Laccase-modified silica nanoparticles efficiently catalyze the transformation of phenolic compounds.

A new system based on laccase-modified silica nanoparticles has been developed and tested for its ability to degrade a major endocrine disrupting chemical, 4,4'-isopropylidenediphenol (bisphenol A). The nanoparticles have been produced using the Stöber method and characterized using scanning electron microscopy, dynamic light scattering and zeta-potential measurements. The introduction of primary amino groups at the surface of these particles has been achieved using an organo-silane (amino-propyl-triethoxy-silane). The use of glutaraldehyde as bi-functional coupling agent allowed the efficient conjugation of a laccase from Coriolopsis polyzona at the surface of the nanoparticles, as monitored by measuring the amount of proteins coupled and the zeta-potential of the produced nanoparticles.
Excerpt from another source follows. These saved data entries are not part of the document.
==> config.mk <==
export PLATFORM = sky130hd
export DESIGN_NAME = mmio_controller_flat
export DESIGN_NICKNAME = d
export VERILOG_FILES = /design/src/rtl/mmio_pkg.sv /design/src/rtl/mmio_controller_if.sv /design/src/rtl/mmio_debounce.sv /design/src/rtl/mmio_controller.sv /design/src/flat_wrapper.sv
export SDC_FILE = /design/constraint.sdc
export NUM_CORES = 1
export LEC_CHECK = 0
export CAP_MARGIN = 5
export CORE_MARGIN = 4
export CORE_UTILIZATION = 40
export CTS_CLUSTER_DIAMETER = 30
export DETAILED_ROUTE_END_ITERATION = 16
export HOLD_SLACK_MARGIN = 0.06
export PLACE_DENSITY = 0.79
export SYNTH_ARGS = -nofsm -noshare
export SYNTH_HDL_FRONTEND = slang
export SYNTH_HIERARCHICAL = 1
export SYNTH_SLANG_ARGS = --single-unit
==> constraint.sdc <==
create_clock -name clk -period 2.5 [get_ports clk]
set_clock_uncertainty 0.05 [all_clocks]
set_input_delay 0.5 -clock clk [delete_from_list [all_inputs] [get_ports clk]]
set_output_delay 0.5 -clock clk [all_outputs]
set_load 0.01 [all_outputs]
==> src/rtl/mmio_pkg.sv <==
// Shared constants for the MEM-stage memory-mapped I/O block: register map,
// status bit positions and board I/O widths.
package mmio_pkg;

  localparam int DBITS = 32;

  localparam logic [DBITS-1:0] ADDR_HEX   = 32'hF000_0000;
  localparam logic [DBITS-1:0] ADDR_LEDR  = 32'hF000_0004;
  localparam logic [DBITS-1:0] ADDR_KDATA = 32'hF000_0010;
  localparam logic [DBITS-1:0] ADDR_SDATA = 32'hF000_0014;
  localparam logic [DBITS-1:0] ADDR_KCTRL = 32'hF000_0110;
  localparam logic [DBITS-1:0] ADDR_SCTRL = 32'hF000_0114;

  localparam int READY_BIT   = 0;
  localparam int OVERRUN_BIT = 2;

  localparam int HEX_W  = 16;
  localparam int LEDR_W = 10;
  localparam int KEY_W  = 4;
  localparam int SW_W   = 10;

  function automatic logic [DBITS-1:0] status_word(input logic rdy, input logic ovr);
    logic [DBITS-1:0] w;
    w              = '0;
    w[READY_BIT]   = rdy;
    w[OVERRUN_BIT] = ovr;
    return w;
  endfunction

endpackage

==> src/rtl/mmio_controller_if.sv <==
// CPU-side bus between the MEM stage and the I/O block: address, strobes,
// store data, and the combinational read data / select flag back.
interface mmio_controller_if;
  logic [mmio_pkg::DBITS-1:0] addr;
  logic                       wr_en;
  logic                       rd_en;
  logic [mmio_pkg::DBITS-1:0] wr_data;
  logic [mmio_pkg::DBITS-1:0] rd_data;
  logic                       io_sel;

  modport master (output addr, wr_en, rd_en, wr_data, input rd_data, io_sel);
  modport slave  (input addr, wr_en, rd_en, wr_data, output rd_data, io_sel);
endinterface

==> src/rtl/mmio_debounce.sv <==
// Two-flop synchronizer plus stability filter: o_stable follows i_raw only
// after the synchronized value holds for DEBOUNCE_CYCLES consecutive cycles.
module mmio_debounce #(
  parameter int WIDTH           = 10,
  parameter int DEBOUNCE_CYCLES = 16
) (
  input  logic             clk,
  input  logic             rst_n,
  input  logic [WIDTH-1:0] i_raw,
  output logic [WIDTH-1:0] o_stable,
  output logic             o_changed
);

  localparam int                CNT_W   = $clog2(DEBOUNCE_CYCLES);
  localparam logic [CNT_W-1:0]  CNT_MAX = CNT_W'(DEBOUNCE_CYCLES - 1);

  logic [WIDTH-1:0] r_sync_m;
  logic [WIDTH-1:0] r_sync_s;
  logic [WIDTH-1:0] r_cand;
  logic [CNT_W-1:0] r_cnt;
  logic [WIDTH-1:0] r_stable;
  logic             w_accept;

  // High in the cycle whose closing edge moves the candidate into o_stable.
  assign w_accept  = (r_cnt == CNT_MAX) && (r_cand != r_stable);
  assign o_changed = w_accept;
  assign o_stable  = r_stable;

  always_ff @(posedge clk or negedge rst_n) begin
    if (!rst_n) begin
      r_sync_m <= '0;
      r_sync_s <= '0;
      r_cand   <= '0;
      r_cnt    <= '0;
      r_stable <= '0;
    end else begin
      r_sync_m <= i_raw;
      r_sync_s <= r_sync_m;
      if (r_sync_s != r_cand) begin
        r_cand <= r_sync_s;
        r_cnt  <= '0;
      end else if (r_cnt != CNT_MAX) begin
        r_cnt <= r_cnt + 1'b1;
      end
      if (w_accept) r_stable <= r_cand;
    end
  end

endmodule

==> src/rtl/mmio_controller.sv <==
// MEM-stage I/O block: HEX/LEDR output registers, KEY/SW input registers
// with ready/overrun status, and the I/O read mux with its select flag.
module mmio_controller
  import mmio_pkg::*;
#(
  parameter int DEBOUNCE_CYCLES = 16
) (
  input  logic               clk,
  input  logic               rst_n,
  mmio_controller_if.slave   bus,
  input  logic [KEY_W-1:0]   i_key,
  input  logic [SW_W-1:0]    i_sw,
  output logic [HEX_W-1:0]   o_hex,
  output logic [LEDR_W-1:0]  o_ledr
);

  logic [KEY_W-1:0]  r_key_m, r_key_s, r_key_prev, r_kdata;
  logic              r_krdy, r_kovr, r_srdy, r_sovr;
  logic [HEX_W-1:0]  r_hex;
  logic [LEDR_W-1:0] r_ledr;
  logic [SW_W-1:0]   w_sdata;
  logic              w_sevt, w_kevt;
  logic              w_kcons, w_scons, w_kclr, w_sclr;
  logic              w_unused;

  mmio_debounce #(.WIDTH(SW_W), .DEBOUNCE_CYCLES(DEBOUNCE_CYCLES)) u_sw_db (
    .clk       (clk),
    .rst_n     (rst_n),
    .i_raw     (i_sw),
    .o_stable  (w_sdata),
    .o_changed (w_sevt)
  );

  assign w_kevt   = (r_key_s != r_key_prev);
  assign w_kcons  = bus.rd_en && (bus.addr == ADDR_KDATA);
  assign w_scons  = bus.rd_en && (bus.addr == ADDR_SDATA);
  assign w_kclr   = bus.wr_en && (bus.addr == ADDR_KCTRL) && !bus.wr_data[OVERRUN_BIT];
  assign w_sclr   = bus.wr_en && (bus.addr == ADDR_SCTRL) && !bus.wr_data[OVERRUN_BIT];
  assign w_unused = &{1'b0, bus.wr_data[DBITS-1:HEX_W]};
  assign o_hex    = r_hex;
  assign o_ledr   = r_ledr;

  always_ff @(posedge clk or negedge rst_n) begin
    if (!rst_n) begin
      r_key_m    <= '0;
      r_key_s    <= '0;
      r_key_prev <= '0;
      r_kdata    <= '0;
      r_krdy     <= 1'b0;
      r_kovr     <= 1'b0;
      r_srdy     <= 1'b0;
      r_sovr     <= 1'b0;
      r_hex      <= '0;
      r_ledr     <= '0;
    end else begin
      r_key_m    <= i_key;
      r_key_s    <= r_key_m;
      r_key_prev <= r_key_s;
      if (bus.wr_en && bus.addr == ADDR_HEX)  r_hex  <= bus.wr_data[HEX_W-1:0];
      if (bus.wr_en && bus.addr == ADDR_LEDR) r_ledr <= bus.wr_data[LEDR_W-1:0];

      // A data event keeps ready high even when the same cycle consumes it.
      if (w_kevt) begin
        r_kdata <= r_key_s;
        r_krdy  <= 1'b1;
      end else if (w_kcons) begin
        r_krdy <= 1'b0;
      end
      if (w_kevt && r_krdy && !w_kcons) r_kovr <= 1'b1;
      else if (w_kclr)                  r_kovr <= 1'b0;

      if (w_sevt)       r_srdy <= 1'b1;
      else if (w_scons) r_srdy <= 1'b0;
      if (w_sevt && r_srdy && !w_scons) r_sovr <= 1'b1;
      else if (w_sclr)                  r_sovr <= 1'b0;
    end
  end

  always_comb begin
    bus.rd_data = '0;
    bus.io_sel  = 1'b1;
    case (bus.addr)
      ADDR_HEX:   bus.rd_data = DBITS'(r_hex);
      ADDR_LEDR:  bus.rd_data = DBITS'(r_ledr);
      ADDR_KDATA: bus.rd_data = DBITS'(r_kdata);
      ADDR_SDATA: bus.rd_data = DBITS'(w_sdata);
      ADDR_KCTRL: bus.rd_data = status_word(r_krdy, r_kovr);
      ADDR_SCTRL: bus.rd_data = status_word(r_srdy, r_sovr);
      default:    bus.io_sel  = 1'b0;
    endcase
  end

endmodule

==> src/flat_wrapper.sv <==
// flat-port wrapper written by rule: the top's interface ports become plain ports
module mmio_controller_flat import mmio_pkg::*;
#(
  parameter int DEBOUNCE_CYCLES = 16
)
  (clk, rst_n, i_key, i_sw, o_hex, o_ledr, bus_addr, bus_wr_en, bus_rd_en, bus_wr_data, bus_rd_data, bus_io_sel);
  mmio_controller_if bus_i ();
  input  logic clk;
  input  logic rst_n;
  input  logic [KEY_W-1:0] i_key;
  input  logic [SW_W-1:0] i_sw;
  output logic [HEX_W-1:0] o_hex;
  output logic [LEDR_W-1:0] o_ledr;
  input wire logic [$bits(bus_i.addr)-1:0] bus_addr;
  input wire logic [$bits(bus_i.wr_en)-1:0] bus_wr_en;
  input wire logic [$bits(bus_i.rd_en)-1:0] bus_rd_en;
  input wire logic [$bits(bus_i.wr_data)-1:0] bus_wr_data;
  output wire logic [$bits(bus_i.rd_data)-1:0] bus_rd_data;
  output wire logic [$bits(bus_i.io_sel)-1:0] bus_io_sel;
  assign bus_i.addr = bus_addr;
  assign bus_i.wr_en = bus_wr_en;
  assign bus_i.rd_en = bus_rd_en;
  assign bus_i.wr_data = bus_wr_data;
  assign bus_rd_data = bus_i.rd_data;
  assign bus_io_sel = bus_i.io_sel;
  mmio_controller #(.DEBOUNCE_CYCLES(DEBOUNCE_CYCLES)) u_core (.clk(clk), .rst_n(rst_n), .bus(bus_i), .i_key(i_key), .i_sw(i_sw), .o_hex(o_hex), .o_ledr(o_ledr));
endmodule
==> flow_metrics.py, run 1 <==
metrics = {
    "clock_network": {
        "cts.sinks": 90,
        "cts.path.max_buffers": 2,
        "tritoncts": "built",
        "clkSlewWorstSetupHoldPaths_ns": 0.09,
        "insertion_delay_ns": 0.34,
        "numCtsBuffers": 9,
        "htree_levels": 3,
        "clockRootBuffer": "clkbuf_8",
    },
    "setup_path": {
        "cp-end-kind": "output pin",
        "cp.arrival_ns": 2.07,
        "required_ns": 1.95,
        "slowest_stage": "nor4_4",
        "cp_max_fo": 3,
        "cp_common_cell": "buf_6",
        "crit_type": "input pin to output pin",
        "cp-endpoint": "bus_rd_data[15]",
        "r2r-end": "u_core/u_sw_db/o_stable[2]",
        "reg2reg_slack_ns": 0.60,
        "critPathLaunch": "bus_addr[17]",
        "crit_chain": "buf_6 > nor4_4 > nand4_4 > buf_6 > nor4b_4 > buf_4 > buf_6 > buf_6 > and2_4 > buf_6",
        "r2r.worst_path.cells": 4,
        "rr_startpoint": "u_core/u_sw_db/r_cnt[0]",
        "slowest_delay_ns": 0.35,
        "critPathLaunchType": "input pin",
    },
    "floorplan": {
        "initial_core_util": 0.408,
        "die_height_um": 108,
        "die_area_mm2": 0.0116,
        "die_w_um": 108,
        "row_count": 36,
        "ios": 141,
        "coreArea_mm2": 0.00973,
    },
    "pwr": {
        "irDropWorstVdd_mv": 0.305,
        "p_per_area_mw_per_mm2": 486,
        "leakagePower_nw": 2.64,
        "power_mw": 2.74,
    },
    "synthesis": {
        "synth.top_cells.by_area": "dfrtp_1 (57%), mux2_2 (6.2%), xor2_1 (4.9%)",
        "synth_top_area_share": 0.568,
        "synthTopCellsByCount": "dfrtp_1 (90), mux2_2 (22), xor2_1 (22), buf_4 (17)",
        "synth_area_leader_cell": "dfrtp_1",
        "syn_avg_cell_area_um2": 13.7,
        "synth_seq_area_share": 0.568,
        "synthCells": 290,
        "yosysUniqueCellTypes": 41,
        "synth_top_flop_cell": "dfrtp_1",
        "synth_warnings": 6,
        "yosysMostFrequentCell": "dfrtp_1",
        "ys_ff_latch": 90,
        "synth-edff-count": 0,
        "syn-cell-area_mm2": 0.00397,
        "async_flop_share": 1.00,
    },
    "timing": {
        "layout_setup_ws_ns": -0.124,
        "setup_viol": 11,
        "maxSlewViolCount": 0,
        "hold_viol": 0,
        "fin_crit_sh": 1.05,
        "clock.fmax_mhz": 381,
        "fin_crit_ns": 2.62,
        "setup_tns_ns": -0.683,
        "rsz0062_at_grt": "true",
    },
    "hold_path": {
        "min_path_cells": 0,
        "hp-class": "flip-flop to flip-flop",
    },
    "grt": {
        "overflow": 0,
        "grt_pass1_vias": 2847,
        "grt_max_degree": 67,
        "grt_usage": 0.160,
        "grt_first_pass_wirelength_um": 14400,
        "antenna_found_initial": 0,
    },
    "placed_design": {
        "gp_congestion": 0.812,
        "post-dp-hpwl_um": 6600,
        "place_area_mm2": 0.00530,
        "portBuffers": 108,
    },
    "routing": {
        "wl_um": 9230,
        "drtAntennaViolNets": 0,
        "wl_per_cell_um": 16.4,
        "drc": 0,
        "vias": 2730,
        "drtIter0Drc": 84,
        "vias_per_cell": 4.84,
        "first_pass_iters": 4,
    },
    "layout": {
        "fin_nets": 509,
        "area_growth_pct": 42.3,
        "fin_area_mm2": 0.00564,
        "finish.utilization": 0.580,
        "drive_gt1_frac": 0.339,
        "fillerInstances": 819,
        "n_antenna_cell": 0,
        "seqCellArea_mm2": 0.00225,
        "multiInputGateArea_mm2": 0.00170,
    },
    "outcome": {
        "violations": "setup timing",
        "run_status": "finished with violations",
    },
    "flow_run": {
        "drv_cap": 0,
    },
}
[worst min path at each step]
stage                                          start                         end  slack [ns]
after floorplan                                rst_n             u_core/o_hex[0]        0.15
after global placement    u_core/u_sw_db/r_sync_m[5]  u_core/u_sw_db/r_sync_s[5]        0.28
after detailed placement           u_core/r_key_m[1]           u_core/r_key_s[1]        0.28
after CTS                          u_core/r_key_m[1]           u_core/r_key_s[1]        0.30
after global routing               u_core/r_key_m[2]           u_core/r_key_s[2]        0.30
final                              u_core/r_key_m[1]           u_core/r_key_s[1]        0.29
[state kept, by name, indices dropped and copies added (netlist names), 10 cells and up]
| register | cells |
|---|---|
| u_core/u_sw_db/r_sync_s | 10 |
| u_core/u_sw_db/o_stable | 10 |
| u_core/u_sw_db/r_cand | 10 |
| u_core/o_ledr | 10 |
| u_core/u_sw_db/r_sync_m | 10 |
| u_core/o_hex | 16 |
[per-layer routing]
layer	vias to the layer above	wire length (µm)	track usage	part of all wire
li1	1261	-	-	-
met1	1357	3760	0.193	0.41
met2	103	4640	0.276	0.50
met3	9	731	0.0498	0.079
met4	0	87	0.0460	0.0094
met5	-	0	0	0
[cells by family after synthesis]
logic type | after synthesis | share of synthesized area
adder cells (fa/ha/maj) | 1 | 0.00316
multiplexers | 53 | 0.166
AND/OR/NAND/NOR | 65 | 0.125
AO/OA/AOI/OAI | 17 | 0.0297
other | 1 | 0.000946
XOR/XNOR | 25 | 0.0552
buffers and inverters | 38 | 0.0524
flip-flops | 90 | 0.568
[area by class of cell]
cell class	instances	area share
flip-flops and latches	90	0.399
multi-input cells	178	0.302
repair buffers	143	0.233
well taps	133	0.0295
clock buffers	10	0.0226
clock inverters	6	0.0115
inverters	4	0.00266
[power breakdown]
part / leakage, nW / total, mW / internal (mW) / switching, mW
Sequential: 1.13 / 1.52 / 1.49 / 0.0264
Combinational: 1.41 / 0.257 / 0.141 / 0.116
Clock: 0.0971 / 0.963 / 0.466 / 0.497
[critical path, delay by kind of cell]
| kind | cells | cell delay, ns |
|---|---|---|
| buffers and inverters | 6 | 0.69 |
| and+or+nand+nor | 4 | 0.88 |
[layout by cell type (no fill, tap or decap), types with 3 or more instances in the layout]
| cell | count |
|---|---|
| inv_1 | 4 |
| and2_1 | 3 |
| clkdlybuf4s15_1 | 8 |
| nor2_1 | 13 |
| clkbuf_8 | 9 |
| xor2_1 | 22 |
| conb_1 | 16 |
| dlygate4sd2_1 | 10 |
| buf_6 | 14 |
| mux2_2 | 22 |
| buf_12 | 4 |
| xnor2_1 | 3 |
| nor4_1 | 7 |
| a31oi_1 | 6 |
| mux4_2 | 3 |
| mux2i_1 | 8 |
| nand2_1 | 4 |
| nor3_4 | 8 |
| mux2_1 | 10 |
| dfrtp_1 | 90 |
| nor4_4 | 4 |
| buf_4 | 26 |
| buf_2 | 17 |
| and2_4 | 3 |
| mux2_4 | 10 |
| clkbuf_2 | 3 |
| clkdlybuf4s50_1 | 59 |
[metrics by stage]
step / setup WS, ns / cells / hold WS (ns)
after floorplan: 0.0836 / 305 / 0.154
after global placement: -0.817 / 535 / 0.283
after detailed placement: -0.838 / 535 / 0.285
after CTS: -0.101 / 562 / 0.297
after global routing: -0.198 / 564 / 0.303
final: -0.124 / 564 / 0.292
[timing repair]
action	CTS	global route
setup buffers	9	2
hold buffers	1	0
resized for setup	160	26
gates cloned	1	0
endpoints found under the setup margin	17	17
pin swaps	15	16
hold endpoints to repair	24	0
(Power assumes the default switching activity.)
==> run 2: changes to the inputs <==
--- a/config.mk
+++ b/config.mk
@@ -6,13 +6,17 @@
 export NUM_CORES = 1
 export LEC_CHECK = 0
 export CAP_MARGIN = 5
+export CELL_PAD_IN_SITES_DETAIL_PLACEMENT = 1
+export CELL_PAD_IN_SITES_GLOBAL_PLACEMENT = 2
 export CORE_MARGIN = 4
-export CORE_UTILIZATION = 40
+export CORE_UTILIZATION = 29
 export CTS_CLUSTER_DIAMETER = 30
 export DETAILED_ROUTE_END_ITERATION = 16
 export HOLD_SLACK_MARGIN = 0.06
-export PLACE_DENSITY = 0.79
+export PLACE_DENSITY = 0.86
+export SKIP_LAST_GASP = 1
 export SYNTH_ARGS = -nofsm -noshare
 export SYNTH_HDL_FRONTEND = slang
 export SYNTH_HIERARCHICAL = 1
 export SYNTH_SLANG_ARGS = --single-unit
+export TNS_END_PERCENT = 5
==> run 2 against run 1 <==
The run still ends with setup timing left. Wire length grew 18%. Clock power grew 39%. Sequential cell count is the same. Design area grew 2.8%. Maximum frequency grew 1.4%. Combinational power is essentially flat. Critical path depth shrank 2. Die area grew 35%. Sequential power is essentially flat. First-iteration DRC count grew 13%. Largest power group unchanged.
==> flow_metrics.py, run 2 (synthesized netlist as in run 1, its figures left out) <==
metrics = {
    "outcome": {
        "run_status": "finished with violations",
        "violations": "setup timing",
    },
    "flow_run": {
        "drv_cap": 0,
    },
    "layout": {
        "largest_reg_flops": 16,
        "area_growth_pct": 46.3,
        "fin_nets": 514,
        "layout_commonest_cell": "dfrtp_1",
        "drive_gt1_frac": 0.368,
        "n_antenna_cell": 0,
        "final_cell_mix": "dfrtp_1 (90), clkdlybuf4s50_1 (59), buf_4 (34)",
        "fin_area_mm2": 0.00580,
    },
    "timing": {
        "clock.fmax_mhz": 386,
        "fin_crit_sh": 1.04,
        "whs_ns": 0.298,
        "setup_viol": 10,
        "hold_viol": 0,
        "rsz0062_at_grt": "true",
        "fin_crit_ns": 2.59,
        "layout_setup_ws_ns": -0.0879,
        "maxSlewViolCount": 0,
    },
    "setup_path": {
        "r2r-end": "u_core/u_sw_db/o_stable[6]",
        "cp_num_cells": 8,
        "rr_startpoint": "u_core/u_sw_db/r_cnt[0]",
        "slowest_delay_ns": 0.38,
        "crit_family": "simple AND/OR/NAND/NOR gates",
        "critPathBufInv": 4,
        "crit_type": "input pin to output pin",
        "cp_common_cell": "buf_6",
        "cp_max_fo": 5,
        "cp-end-kind": "output pin",
        "required_ns": 1.95,
        "cp.arrival_ns": 2.04,
        "crit_chain": "buf_6 > nor4_4 > nand4_4 > nor4b_4 > buf_4 > buf_6 > and2_4 > buf_6",
        "critPathLaunchType": "input pin",
        "critPathLaunch": "bus_addr[7]",
        "reg2reg_slack_ns": 0.59,
        "slowest_stage": "nor4_4",
        "r2r.worst_path.cells": 4,
        "cp-endpoint": "bus_rd_data[11]",
    },
    "pwr": {
        "p_per_area_mw_per_mm2": 539,
        "irDropWorstVdd_mv": 0.288,
        "power_mw": 3.13,
        "leakagePower_nw": 2.68,
    },
    "routing": {
        "drtIter0Drc": 95,
        "wl_per_cell_um": 17.8,
        "vias_per_cell": 4.58,
        "first_pass_iters": 4,
        "drc": 0,
        "wl_um": 10900,
        "drtAntennaViolNets": 0,
        "vias": 2799,
    },
    "placed_design": {
        "post-dp-hpwl_um": 7820,
        "portBuffers": 108,
        "pre_cts_slack_ns": -1.07,
        "gp_congestion": 0.794,
        "place_area_mm2": 0.00537,
    },
    "grt": {
        "overflow": 0,
        "grt_pass1_vias": 3175,
        "antenna_found_initial": 0,
        "grt_usage": 0.144,
        "grt_first_pass_wirelength_um": 17800,
        "grt_max_degree": 68,
    },
    "clock_network": {
        "cts.path.max_buffers": 2,
        "htree_levels": 3,
        "insertion_delay_ns": 0.34,
        "numCtsBuffers": 9,
        "cts.sinks": 90,
        "clockRootBuffer": "clkbuf_16",
        "clkSlewWorstSetupHoldPaths_ns": 0.06,
        "tritoncts": "built",
    },
    "floorplan": {
        "coreArea_mm2": 0.0133,
        "initial_core_util": 0.298,
        "ios": 141,
        "die_area_mm2": 0.0156,
        "die_w_um": 125,
        "die_height_um": 125,
        "row_count": 42,
    },
    "hold_path": {
        "hp-class": "flip-flop to flip-flop",
    },
}
run 2: power by group:
part	internal [mW]	switching, mW	leakage [nW]
registers	1.50	0.0282	1.13
clock network	0.792	0.553	0.140
logic	0.138	0.120	1.41
run 2: timing repair:
action,in CTS,in global routing
endpoints found under the setup margin,17,17
pin swaps,17,10
hold buffers,1,0
hold endpoints to repair,23,0
resized for setup,163,30
setup buffers,9,4
run 2: per-stage QoR:
stage / cells / setup TNS [ns] / util
2_1_floorplan: 305 / 0 / -
3_3_place_gp: 582 / -18.84 / 0.404
3_5_place_dp: 582 / -20.68 / 0.404
4_1_cts: 607 / -1.23 / 0.434
5_1_grt: 611 / -1.64 / 0.436
6_report: 611 / -0.547 / 0.436
run 2: area by class of cell:
class / instances / area, µm²
Fill cell: 1401 / 7500
Sequential cell: 90 / 2250
Tap cell: 176 / 220
Clock buffer: 10 / 239
Clock inverter: 5 / 55.1
Multi-Input combinational cell: 177 / 1680
Timing Repair Buffer: 149 / 1340
Inverter: 4 / 15.0
run 2: metal layers:
layer	vias up	global-route usage	wire [µm]
li1	1268	-	-
met1	1422	0.171	4340
met2	89	0.249	5700
met3	20	0.0384	553
met4	0	0.0599	277
met5	-	0	0
run 2: worst min-delay path by stage:
stage	end	slack, ns	cells past startpoint	start
final	u_core/u_sw_db/r_sync_s[1]	0.30	0	u_core/u_sw_db/r_sync_m[1]
after global routing	u_core/r_key_s[0]	0.30	0	u_core/r_key_m[0]
after CTS	u_core/u_sw_db/r_sync_s[5]	0.30	0	u_core/u_sw_db/r_sync_m[5]
after detailed placement	u_core/u_sw_db/r_sync_s[5]	0.29	0	u_core/u_sw_db/r_sync_m[5]
after global placement	u_core/u_sw_db/r_sync_s[5]	0.28	0	u_core/u_sw_db/r_sync_m[5]
after floorplan	u_core/o_hex[0]	0.15	0	rst_n
==> run 3: changes to the inputs <==
--- a/config.mk
+++ b/config.mk
@@ -8,6 +8,7 @@
 export CAP_MARGIN = 5
 export CELL_PAD_IN_SITES_DETAIL_PLACEMENT = 1
 export CELL_PAD_IN_SITES_GLOBAL_PLACEMENT = 2
+export CORE_ASPECT_RATIO = 1.75
 export CORE_MARGIN = 4
 export CORE_UTILIZATION = 29
 export CTS_CLUSTER_DIAMETER = 30
==> run 3 against run 2 <==
Register-to-register slack worse by 0.04 ns. The run still ends with setup timing left. Highest routed layer unchanged. Design area up 0.86%. Final cell count unchanged. Worst hold slack worse by 0.14 ns. Power up 5.0%. Clock power up 12%. Critical path depth up 1. Largest cell class unchanged. Die area up 0.47%. Largest power group unchanged. Clock-buffer cell count up 1. Critical endpoint is now bus_rd_data[13]. First-iteration DRC count down 18%. Core utilization up 0.088 points.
The oxidative activity of the so-produced bio-conjugate was tested using radioactive-((14)C) labeled bisphenol A. Analytical methods based on high performance liquid chromatography coupled to mass spectrometry and gas chromatography allowing a convenient and reliable study of the enzymatic activity of the produced bio-conjugates have been developed. It is demonstrated that even if a decrease of the specific catalytic activity of the immobilized enzyme is measured, the activity of the bio-conjugate remains compatible with the application of these systems to the transformation of phenolic pollutants. Additionally, the developed analytical methods allowed the identification of the transformation products formed during the enzymatic reaction.